El futuro es claro. Pese a que los gurús económicos del Gobierno de coalición dicen que la UE ha abandonado los tiempos de la austeridad, la realidad se muestra bien distinta. Altos dirigentes de Bruselas exigen a España una nueva reforma laboral y de las pensiones, con posible retraso de la edad de jubilación.
Pueden parecer meras especulaciones, pero las dudas se disipan al leer las primeras recomendaciones del Semestre Europeo para el 2021: «Cuando las condiciones epidemiológicas y económicas lo permitan, se deben eliminar gradualmente las medidas de apoyo para empresas y ciudadanos de una manera que mitigue el impacto social y laboral de la crisis, y aplicar políticas fiscales destinadas a lograr posiciones fiscales prudentes a medio plazo, así garantizando la sostenibilidad de la deuda al tiempo que se mejora la inversión».
Lo que quiere decir que la expansión monetaria y fiscal finalizará en algún momento de 2022. La vuelta a la austeridad mediante el restablecimiento de los estrictos límites fiscales y de gasto, que hoy la Comisión mantiene en suspenso (pero no cancelados), se efectuará. Ante estas perspectivas, se prevé un nuevo ciclo de protestas cualitativamente diferente al de 2012 que terminó con la institucionalización en Podemos. De hecho, el mismo FMI acaba de alertar de un ciclo de protestas difíciles de controlar si los efectos de la crisis de la pandemia acentúan la desigualdad ya exponencialmente en aumento.
Ante la frustración de las expectativas de vida de la población proletarizada, el Estado responde mediante la imposición de unas medidas y relatos de excepcionalidad ligados a la pandemia.
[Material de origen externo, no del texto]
module tpu_int_ctrl #(
   parameter int NUM_SRC = 4,
   parameter int ID_W    = 2
) (
   input  logic               SYS_CLK,
   input  logic               RST,
   input  logic [NUM_SRC-1:0] SRC_IRQ,
   input  logic [6:0]         TIME,
   input  logic               MASK_WE,
   input  logic [NUM_SRC-1:0] MASK_WDATA,
   input  logic               CLR_WE,
   input  logic [NUM_SRC-1:0] CLR_WDATA,
   input  logic               CPU_ACK,
   input  logic               CPU_EOI,
   output logic               IRQ,
   output logic [ID_W-1:0]    IRQ_ID,
   output logic [6:0]         IRQ_STAMP,
   output logic [NUM_SRC-1:0] PENDING,
   output logic [NUM_SRC-1:0] MASK,
   output logic               INTFLAG
);
   typedef enum logic [1:0] {S_IDLE, S_REQ, S_SERVICE} state_t;

   state_t             state, state_nxt;
   logic [ID_W-1:0]    id_nxt, winner;
   logic [6:0]         stamp_nxt;
   logic [NUM_SRC-1:0] eligible, ack_vec, clr_vec;

   genvar g;
   generate
      for (g = 0; g < NUM_SRC; g++) begin : g_src
         tpu_int_src_cell u_cell (
            .SYS_CLK (SYS_CLK),
            .RST     (RST),
            .src     (SRC_IRQ[g]),
            .clr     (clr_vec[g]),
            .pend    (PENDING[g])
         );
      end
   endgenerate

   assign eligible = PENDING & MASK;

   // Walk downward so the lowest eligible index is the last one written.
   always_comb begin
      winner = '0;
      for (int i = NUM_SRC - 1; i >= 0; i--)
         if (eligible[i]) winner = ID_W'(i);
   end

   always_comb begin
      ack_vec = '0;
      if (state == S_REQ && CPU_ACK) ack_vec[IRQ_ID] = 1'b1;
      clr_vec = (CLR_WE ? CLR_WDATA : '0) | ack_vec;
   end

   always_comb begin
      state_nxt = state;
      id_nxt    = IRQ_ID;
      stamp_nxt = IRQ_STAMP;
      case (state)
         S_IDLE:
            if (|eligible) begin
               state_nxt = S_REQ;
               id_nxt    = winner;
               stamp_nxt = TIME;
            end
         S_REQ:
            if (CPU_ACK)
               state_nxt = S_SERVICE;
            else if (!eligible[IRQ_ID])
               state_nxt = S_IDLE;
         S_SERVICE:
            if (CPU_EOI) state_nxt = S_IDLE;
         default:
            state_nxt = S_IDLE;
      endcase
   end

   always_ff @(posedge SYS_CLK) begin
      if (RST) begin
         state     <= S_IDLE;
         IRQ_ID    <= '0;
         IRQ_STAMP <= '0;
         MASK      <= '0;
      end else begin
         state     <= state_nxt;
         IRQ_ID    <= id_nxt;
         IRQ_STAMP <= stamp_nxt;
         if (MASK_WE) MASK <= MASK_WDATA;
      end
   end

   assign IRQ     = (state == S_REQ);
   assign INTFLAG = PENDING[0] | (state == S_SERVICE && IRQ_ID == '0);
endmodule
File: src/rtl/toy_ext_intr_hub.sv
// External interrupt hub: per-channel edge/level pending capture, fixed-priority
// (lowest index) arbitration and a REQ/SERV handshake. Define TOY_INTR_SYNC_EN for input synchronizers.
module toy_ext_intr_hub #(
    parameter int NUM_CH      = 8,
    parameter int SYNC_STAGES = 2,
    parameter int ID_W        = $clog2(NUM_CH)
) (
    input  logic              clk,
    input  logic              rst_n,
    input  logic [NUM_CH-1:0] intr_raw,
    input  logic [NUM_CH-1:0] intr_mode,
    input  logic [NUM_CH-1:0] intr_en,
    input  logic              debug_stepie_mask,
    output logic              intr_vld,
    output logic [ID_W-1:0]   intr_id,
    input  logic              intr_rdy,
    input  logic              intr_clr,
    input  logic [ID_W-1:0]   intr_clr_id,
    output logic [NUM_CH-1:0] intr_pend
);

    typedef enum logic [1:0] {
        IDLE = 2'd0,
        REQ  = 2'd1,
        SERV = 2'd2
    } state_t;

    state_t            state_q, state_d;
    logic [ID_W-1:0]   id_q, id_d;
    logic [NUM_CH-1:0] s;
    logic [NUM_CH-1:0] h_q;
    logic [NUM_CH-1:0] pend_q, pend_d;
    logic [NUM_CH-1:0] edge_det;
    logic [NUM_CH-1:0] clr_hit;
    logic [NUM_CH-1:0] cand;
    logic              any_cand;
    logic [ID_W-1:0]   low_id;

`ifdef TOY_INTR_SYNC_EN
    logic [NUM_CH-1:0] sync_q [SYNC_STAGES];

    // NOTE: every synchronizer stage is reset so a held-high line is seen as a fresh edge after reset.
    always_ff @(posedge clk or negedge rst_n) begin
        if (!rst_n) begin
            for (int k = 0; k < SYNC_STAGES; k++) sync_q[k] <= '0;
        end else begin
            sync_q[0] <= intr_raw;
            for (int k = 1; k < SYNC_STAGES; k++) sync_q[k] <= sync_q[k-1];
        end
    end

    assign s = sync_q[SYNC_STAGES-1];
`else
    // SYNC_STAGES only shapes the synchronizer build.
    logic unused_sync_stages;
    assign unused_sync_stages = (SYNC_STAGES != 0);
    assign s = intr_raw;
`endif

    // Out-of-range clear ids match no channel and therefore do nothing.
    always_comb begin
        clr_hit = '0;
        for (int i = 0; i < NUM_CH; i++) begin
            clr_hit[i] = intr_clr && (intr_clr_id == ID_W'(i));
        end
    end

    // Edge channels: a new edge beats a same-cycle clear. Level channels follow s.
    assign edge_det = s & ~h_q;
    assign pend_d   = (intr_mode & (edge_det | (pend_q & ~clr_hit))) | (~intr_mode & s);

    // NOTE: sequential state uses non-blocking assignments so all flops sample pre-edge values.
    always_ff @(posedge clk or negedge rst_n) begin
        if (!rst_n) begin
            h_q    <= '0;
            pend_q <= '0;
        end else begin
            h_q    <= s;
            pend_q <= pend_d;
        end
    end

    assign cand = pend_q & intr_en;

    // NOTE: defaults come first in every combinational block so no path infers a latch.
    always_comb begin
        any_cand = |cand;
        low_id   = '0;
        for (int i = NUM_CH - 1; i >= 0; i--) begin
            if (cand[i]) low_id = ID_W'(i);
        end
    end

    always_comb begin
        state_d = state_q;
        id_d    = id_q;
        case (state_q)
            IDLE: begin
                if (debug_stepie_mask && any_cand) begin
                    state_d = REQ;
                    id_d    = low_id;
                end
            end
            REQ: begin
                if (intr_rdy) state_d = SERV;
            end
            SERV: begin
                if (intr_clr && (intr_clr_id == id_q)) state_d = IDLE;
            end
            default: state_d = IDLE;
        endcase
    end

    always_ff @(posedge clk or negedge rst_n) begin
        if (!rst_n) begin
            state_q <= IDLE;
            id_q    <= '0;
        end else begin
            state_q <= state_d;
            id_q    <= id_d;
        end
    end

    assign intr_vld  = (state_q == REQ);
    assign intr_id   = id_q;
    assign intr_pend = pend_q;

endmodule

File: config.mk
export PLATFORM = sky130hd
export DESIGN_NAME = toy_ext_intr_hub
export DESIGN_NICKNAME = d
export VERILOG_FILES = /design/src/rtl/toy_ext_intr_hub.sv
export SDC_FILE = /design/constraint.sdc
export NUM_CORES = 1
export LEC_CHECK = 0
export ABC_AREA = 1
export ABC_CLOCK_PERIOD_IN_PS = 1300
export CAP_MARGIN = 20
export CELL_PAD_IN_SITES_DETAIL_PLACEMENT = 1
export CELL_PAD_IN_SITES_GLOBAL_PLACEMENT = 2
export CORE_ASPECT_RATIO = 1.2
export CORE_MARGIN = 10
export CORE_UTILIZATION = 22
export CTS_BUF_LIST = sky130_fd_sc_hd__clkbuf_8
export DETAILED_ROUTE_END_ITERATION = 12
export PLACE_DENSITY_LB_ADDON = 0.1
export SETUP_SLACK_MARGIN = 0.05
export SYNTH_ARGS = -nofsm -noshare
export SYNTH_HDL_FRONTEND = slang
export SYNTH_SLANG_ARGS = --single-unit
export TNS_END_PERCENT = 5
File: constraint.sdc
create_clock -name clk -period 1.3 [get_ports clk]
set_input_delay 0.195 -clock clk [delete_from_list [all_inputs] [get_ports clk]]
set_output_delay 0.195 -clock clk [all_outputs]
set_load 0.005 [all_outputs]
# --- After elaboration in Yosys (flattened, before gate mapping) ---
# Cells that the tools add are included.
totals:
  regBits: 21
  in_bits: 32
  output_inout_bits: 12
op_classes:
  n_reduce_logical: 15
  n_mux: 12
  n_eq_ne: 13
  bitwise_logic: 10
ops:
  columns: ["op", "n"]
  rows:
  - ["8-bit AND", 5]
  - ["3-bit 2-to-1 mux", 8]
  - ["8-bit inverter", 3]
  - ["8-bit OR", 2]
  - ["3-bit == test (second input constant)", 4]
  - ["1-bit logical AND", 10]
  - ["8-bit OR reduction", 1]
  - ["3-bit by 2-bit == test with 1-bit output (second input constant)", 2]
  - ["2-bit 2-to-1 mux", 3]
  - ["2-bit one-hot mux with 3 select lines", 1]
  - ["2-bit inequality test (second input constant)", 2]
  - ["3-bit by 1-bit == test with 1-bit output (second input constant)", 1]
  - ["3-bit == test", 1]
  - ["3-bit zero test", 1]
  - ["3-bit AND reduction", 1]
  - ["2-bit by 1-bit == test with 1-bit output (second input constant)", 1]
  - ["2-bit == test (second input constant)", 1]
  - ["2-bit zero test", 1]
  - ["2-bit by 1-bit inequality test with 1-bit output (second input constant)", 1]
  - ["2-bit AND reduction", 1]

# --- Logic depth before layout (Yosys ltp) ---
logic_depth:
  depth_word: 9
  depth_mapped: 9
  ltp_nobuf: 9

# --- Least setup slack after synthesis ---
# Ideal clock, no wire load.
synth_timing:
  kind: "reg-to-reg"
  startpoint: "reg state_q[1]"
  endpoint: "reg id_q[1] (netlist: intr_id[1])"
  t_arrival_ns: 0.954
  period_less_slack_ns: 1.077
  slack_ns: 0.223
  setup_ns: 0.123
  stages_incl_launch_ff: 6
  path_cell_list: "dfrtp_1 -> nor3_2 -> o21ai_1 -> and2_4 -> nand2_1 -> o21ai_2"
synth_between:
  elab_chain_cells: 2
synth_rtl:
  columns: ["element", "line_no", "rtl"]
  rows:
  - ["start, declared", "28", "state_t state_q, state_d;"]
  - ["start signal, assigned", "119", "state_q <= state_d;"]
  - ["2-bit zero test", "97", "case (state_q)"]
  - ["2-bit AND reduction (no line)", null, null]
  - ["end signal, assigned", "120", "id_q <= id_d;"]
  - ["end, declared", "29", "logic [ID_W-1:0] id_q, id_d;"]
# No other way between the ends.
# A chain may end at the register's enable or synchronous reset.

# --- Worst setup path after layout ---
# Same ends and word-level chain as after synthesis.

==> summary.txt <==
Status
  • Status: complete, no violations

Clock network
  • Root Driver: clkbuf_8
  • CTS tree: built
  • Clock Latency Late Sink: 0.26 ns
  • H-Tree Depth: 1
  • Clk slew on worst S/H paths: 0.08 ns
  • CTS Buf Count: 3
  • Num Clock Sinks: 21
  • Clock Path Buffers: 2

Synthesis
  • Synth area leader: dfrtp_1
  • Ys Warns: 0
  • Register area share after synthesis: 0.559
  • Post-synth top area share: 0.559
  • Syn Inst Count: 115
  • Mean Syn Cell Area: roughly 8.2 um^2
  • Synth Register Bits: 21
  • Netlist cell types: 16
  • Top post-synthesis cells by area: dfrtp_1 (56%), nand2_1 (23%), o211ai_1 (4.0%)
  • Synthesized cell area: approximately 940 um^2
  • Syn_nets: 147

Placed design
  • Final Wtd Congestion: 0.707
  • Hpwl dp: 2680 um
  • Port Buffer Count: 43

Timing
  • Hold_ws: 0.279 ns
  • Final setup fails: 0
  • RSZ-0062 raised after global routing: true
  • Post-layout minimum cycle time: approximately 1.2 ns
  • Slew Limit Fails: 0
  • Max Clk Rate: 0.812 GHz
  • Worst-Margin Slew: 0.280 ns
  • Final Hold Vio Count: 0
  • Relative slew slack: 0.813
  • Fin crit share: 0.948
  • Clk_skew: 0.00243 ns

Critical path
  • CP Buf/Inv Count: 1
  • CP startpoint kind: register
  • Cell family with most CP delay: simple AND/OR/NAND/NOR gates
  • Top cell by count, worst path: o21ai_2
  • Worst EP arrival: 1.38 ns
  • CP cell instances: buf_6, nor3_4, o21ai_2, and2_4, nand2_1, o21ai_2
  • CP max-delay cell: dfrtp_1
  • Slowest stage delay, CP: 0.41 ns
  • CP max FO: 4
  • Worst endpoint required time: 1.45 ns
  • Worst setup EP type: register
  • Crit Path Class: register to register

Layout
  • Antenna cells: 0
  • Fillers: 502
  • Share of cells above drive strength 1: 0.127
  • Layout area overhead: 67.1%
  • Layout Nets: 206
  • Layout Utilization: 0.389

Worst hold path
  • Hold Crit Class: input port to async pin

Global route
  • Grt total ovfl: 0
  • Met3 Use GR: 0.0306
  • Wire length of the first global-routing pass: 5500 um
  • Number of global-route vias before repair: approximately 1,100
  • Gr usage total: 0.0936
  • Met1 Resource Use GR: 0.0975
  • Pin count of the biggest net entering global routing: 22
  • Busiest grt layer: met2
  • Met2 Use GR: 0.171
  • Initial antenna violation count: 0

Floorplanning
  • Die height: just over 90 um
  • Die Wd: ~80 um
  • Top Ports: 44
  • Core area: between 4000 and 5000 um^2
  • Die footprint: roughly 7300 um^2
  • Initial Util: 0.233
  • Rows: 25

Detailed routing
  • Initial detailed-routing violation count: 26
  • Detailed-route wire length per cell: 14.4 um
  • Routed wire length: 3280 um
  • DR pass1 iterations: 4
  • DRC Markers: 0
  • Post-route ant nets: 0
  • Vias: 966
  • Via/cell ratio: 4.26

Power
  • Power consumption: 0.00202 W
  • Leakage: 0.760 nW
  • Peak supply drop: 0.000466 V
  • PD cells: 1290 nW/um^2

Run
  • MaxCap Viol Count: 0
## what timing repair did
item                       in CTS  in global routing
resized for setup              15                  7
buffers inserted                5                  1
hold buffers                    0                  0
pin swaps                       0                  3
setup endpoints to repair      12                  5
## routing by layer
| layer | wire (um) | vias up |
|---|---|---|
| met2 | 1750 | 23 |
| li1 | - | 486 |
| met4 | 24 | 0 |
| met3 | 203 | 2 |
| met5 | 0 | - |
| met1 | 1300 | 455 |
## final cells by class
cell class	count	area, um^2	area share
flip-flops and latches	21	526	0.335
repair buffers	54	502	0.320
multi-input cells	86	400	0.255
well taps	54	67.6	0.0430
clock buffers	3	41.3	0.0263
inverters	8	30.0	0.0191
clock inverters	1	3.75	0.00239
## cells by family after synthesis
| group | share of synthesized area |
|---|---|
| simple gates | 0.290 |
| flops | 0.559 |
| compound gates | 0.119 |
| buf+inv | 0.0320 |
## state kept, by name (all words and copies together), names as in the netlist
name	count
state_q	2
h_q	8
intr_pend	8
intr_id	3
## cell usage after synthesis
library cell	n
inv_1	8
o21ai_0	5
and2_4	1
a21boi_0	1
nand4_1	1
o21ai_1	3
o211ai_1	5
dfrtp_1	21
o21ai_2	1
nand2_1	57
o31ai_1	1
nor3_2	1
a21oi_1	2
or2_1	1
nor2_1	6
nand3_1	1
## where the power goes
part / switching [W] / internal [W] / total (W)
Clock: 0.000219 / 0.000210 / 0.000429
Combinational: 0.000340 / 0.000408 / 0.000748
Sequential: 0.0000786 / 0.000764 / 0.000842
Total: 0.000637 / 0.00138 / 0.00202
## worst paths after layout
check                                  startpoint                endpoint  slack [ns]  depth (start not counted)
setup reg to reg           state_q[1]$_DFFE_PN0P_  intr_id[1]$_DFFE_PN0P_        0.07                          6
min in group clk                      intr_raw[5]        h_q[5]$_DFF_PN0_        0.39                          1
setup / recovery           state_q[1]$_DFFE_PN0P_  intr_id[1]$_DFFE_PN0P_        0.07                          6
hold / removal                              rst_n        h_q[7]$_DFF_PN0_        0.28                          2
max in group asynchronous                   rst_n  intr_pend[0]$_DFF_PN0_        0.80                          2
hold reg to reg                  h_q[6]$_DFF_PN0_  intr_pend[6]$_DFF_PN0_        0.50                          3
## layout by cell type, fill, tap and decap left out, types with 2 or more instances in the layout
master           instances
a21oi_1                  2
clkbuf_8                 3
nand2_1                 57
dlygate4sd2_1           11
dfrtp_1                 21
nor2_1                   5
o211ai_1                 5
buf_4                    9
clkdlybuf4s50_1         31
o21ai_2                  3
buf_6                    2
inv_1                    8
o21ai_0                  5
## per-stage QoR
step	setup slack, ns	std cells	area, um^2	TNS (ns)
global placement	-0.0712	217	1480	-0.273
finish	0.0678	227	1570	0
detailed placement	-0.0860	217	1480	-0.350
CTS	-0.00325	226	1550	-0.00616
global route	-0.0110	227	1570	-0.0190
floorplan	0.223	115	940	0
Note: power is estimated with default switching activity, not from simulation.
Esto cohesiona a la población en un intento de que olvide sus carencias materiales momentáneamente ante el riesgo pandémico. Sin embargo, este estado de excepción permanente cada vez se muestra más endeble.
La represión sistemática de una protesta social aún incipiente muestra la posición de extrema debilidad que ocupa España en el marco capitalista de la Unión Europea. Se trata de un Estado burgués en crisis a todos los niveles, tanto institucional como social. El encarcelamiento de Hasél no ha sido más que el acontecimiento que ha canalizado parte de la frustración en aumento. Se avecinan tiempos difíciles, pero también interesantes.